Unnamed: 0,Label,SMS,predicted
0,ham,Later i guess. I needa do mcat study too.,ham
1,ham,But i haf enuff space got like 4 mb...,ham
2,spam,Had your mobile 10 mths? Update to latest Oran...,spam
3,ham,All sounds good. Fingers . Makes it difficult ...,ham
4,ham,"All done, all handed in. Don't know if mega sh...",ham


Now we can compare the predicted values with the actual values to measure how good our spam filter is with classifying new messages. To make the measurement, we'll use accuracy as a metric:

Accuracy=number of correctly classified messages / total number of classified messages

In [22]:
correct = 0
total = test.shape[0]
for row in test.iterrows():
    row = row[1]
    if row['Label'] == row['predicted']:
        correct += 1
        
print('Correct:', correct)
print('Incorrect:', total - correct)
print('Accuracy:', correct/total)

Correct: 1100
Incorrect: 14
Accuracy: 0.9874326750448833


The accuracy is almost perfect.

In this project, we managed to build a spam filter for SMS messages using the multinomial Naive Bayes algorithm. The filter had an accuracy of 98.74% on the test set, which is an excellent result. We initially aimed for an accuracy of over 80%, but we managed to do way better than that.
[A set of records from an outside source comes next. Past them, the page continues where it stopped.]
--- config.mk ---
export PLATFORM = sky130hd
export DESIGN_NAME = prioritized_interrupt_controller
export DESIGN_NICKNAME = d
export VERILOG_FILES = /design/src/hdl/prioritized_interrupt_controller.v
export VERILOG_INCLUDE_DIRS = /design/src /design/src/inc
export SDC_FILE = /design/constraint.sdc
export NUM_CORES = 1
export LEC_CHECK = 0
export ABC_AREA = 1
export BUFFER_PORTS_ARGS = -buffer_cell sky130_fd_sc_hd__buf_2
export CAP_MARGIN = 25
export CORE_MARGIN = 5
export CORE_UTILIZATION = 50
export CTS_CLUSTER_DIAMETER = 50
export CTS_CLUSTER_SIZE = 12
export DETAILED_ROUTE_END_ITERATION = 8
export PLACE_DENSITY = 0.7
export SYNTH_ARGS = -nofsm -noshare
export SYNTH_HDL_FRONTEND = slang
export SYNTH_SLANG_ARGS = --single-unit
--- constraint.sdc ---
create_clock -name clk -period 8.45 [get_ports clk]
set_input_delay 0.4225 -clock clk [delete_from_list [all_inputs] [get_ports clk]]
set_output_delay 0.4225 -clock clk [all_outputs]
set_load 0.01 [all_outputs]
If you want to keep working on this project, here's a few next steps you can take:

Isolate the 14 messages that were classified incorrectly and try to figure out why the algorithm reached the wrong conclusions.
Make the filtering process more complex by making the algorithm sensitive to letter case.
Get the project portfolio-ready by using a few tips from our style guide for data science projects.